Krautkrapfen – allgäuerisch

Krautkrapfen

Meine Oma väterlicherseits war aus dem Allgäu. Daher wurde in unser heimatliches fränkisch-bayerisches Kochrepertoire auch “ausländisches” Essen integriert. Meine Mutter hat das nur sehr selten gekocht, denn ohne Nudelmaschine ist das Ganze schon etwas aufwendig. Vor allem, wenn man für zwei hungrige Teenager kocht, die sowieso fressen wie die Wanderheuschrecken. Inzwischen muss ich leider selbst zur Tat schreiten, aber eigentlich war es zu zweit nicht soo aufwendig.

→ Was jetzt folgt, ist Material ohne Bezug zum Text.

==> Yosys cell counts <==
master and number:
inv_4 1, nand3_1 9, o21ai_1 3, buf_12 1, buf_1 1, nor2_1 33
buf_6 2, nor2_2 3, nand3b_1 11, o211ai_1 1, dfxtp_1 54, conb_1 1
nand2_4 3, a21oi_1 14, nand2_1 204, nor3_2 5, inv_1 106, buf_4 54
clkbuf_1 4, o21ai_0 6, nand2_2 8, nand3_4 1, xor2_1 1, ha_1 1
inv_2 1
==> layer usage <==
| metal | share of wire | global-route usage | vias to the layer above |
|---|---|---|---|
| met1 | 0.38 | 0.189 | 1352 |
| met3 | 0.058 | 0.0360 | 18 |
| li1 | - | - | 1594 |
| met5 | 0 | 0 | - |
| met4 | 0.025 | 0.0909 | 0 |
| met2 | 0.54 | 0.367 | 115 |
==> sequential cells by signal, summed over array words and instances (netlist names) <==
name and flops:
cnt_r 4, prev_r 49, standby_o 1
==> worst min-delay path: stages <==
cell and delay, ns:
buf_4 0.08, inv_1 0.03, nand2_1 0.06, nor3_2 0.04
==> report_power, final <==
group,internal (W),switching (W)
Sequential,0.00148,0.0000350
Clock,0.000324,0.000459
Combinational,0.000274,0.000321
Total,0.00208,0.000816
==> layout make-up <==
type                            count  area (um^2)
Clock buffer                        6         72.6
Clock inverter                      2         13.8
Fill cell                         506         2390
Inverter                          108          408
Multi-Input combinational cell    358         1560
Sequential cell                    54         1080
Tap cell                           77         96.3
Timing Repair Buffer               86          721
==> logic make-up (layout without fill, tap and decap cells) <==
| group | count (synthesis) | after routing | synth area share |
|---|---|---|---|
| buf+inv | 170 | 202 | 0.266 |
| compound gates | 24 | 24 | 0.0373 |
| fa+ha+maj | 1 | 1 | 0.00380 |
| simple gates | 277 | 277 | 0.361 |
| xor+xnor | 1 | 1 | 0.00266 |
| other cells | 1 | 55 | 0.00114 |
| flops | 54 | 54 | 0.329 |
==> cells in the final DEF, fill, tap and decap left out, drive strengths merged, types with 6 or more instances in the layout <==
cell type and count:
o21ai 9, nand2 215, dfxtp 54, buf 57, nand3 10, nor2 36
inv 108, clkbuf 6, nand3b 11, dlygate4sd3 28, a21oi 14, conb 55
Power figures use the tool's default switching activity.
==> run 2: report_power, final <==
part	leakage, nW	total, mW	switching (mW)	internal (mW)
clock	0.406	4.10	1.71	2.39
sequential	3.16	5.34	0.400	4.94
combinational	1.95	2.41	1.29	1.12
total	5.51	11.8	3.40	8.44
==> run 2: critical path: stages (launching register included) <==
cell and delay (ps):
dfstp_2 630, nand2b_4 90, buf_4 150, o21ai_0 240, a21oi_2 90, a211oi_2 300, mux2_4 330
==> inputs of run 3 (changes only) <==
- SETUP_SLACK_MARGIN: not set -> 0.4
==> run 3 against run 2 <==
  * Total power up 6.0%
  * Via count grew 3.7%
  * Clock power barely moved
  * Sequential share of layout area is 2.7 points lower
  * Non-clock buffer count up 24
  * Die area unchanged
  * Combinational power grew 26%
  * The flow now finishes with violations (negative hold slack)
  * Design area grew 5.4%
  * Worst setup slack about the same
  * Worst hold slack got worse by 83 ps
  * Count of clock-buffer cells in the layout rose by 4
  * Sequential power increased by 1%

Zutaten (für 3 verfressene oder 4 normale Esser):

  • 350g Mehl und
  • 3-4 Eier, Prise Salz, etwas Wasser zu einem Nudelteig kneten
  • mindestens 30min ruhen lassen.
  • 200g geräucherten Speck gewürfelt ausbraten
  • im Speckfett 2 gehackte Zwiebeln karamellisieren lassen
  • ca 800-1000g frisches Sauerkraut zugeben
  • mit etwas Lorbeer und Wacholder 30min weich dünsten.
  • Nudelteig durch die Maschine drehen,
  • die Teigbahnen nochmals dünn ausziehen,
  • mit Kraut und Speck belegen und aufrollen.
  • Nudelrollen in ca 6cm dicke Stücke schneiden
  • hochkant in einen gut gebutterten Schmortopf stellen.
  • mit ca 3-4cm Weisswein/Brühe umgiessen und 30min langsam dünsten.

Achtung, zum Schluss können die Krapfen leicht verbrennen! Dazu gab es eine Schüssel grünen Salat und Weisswein.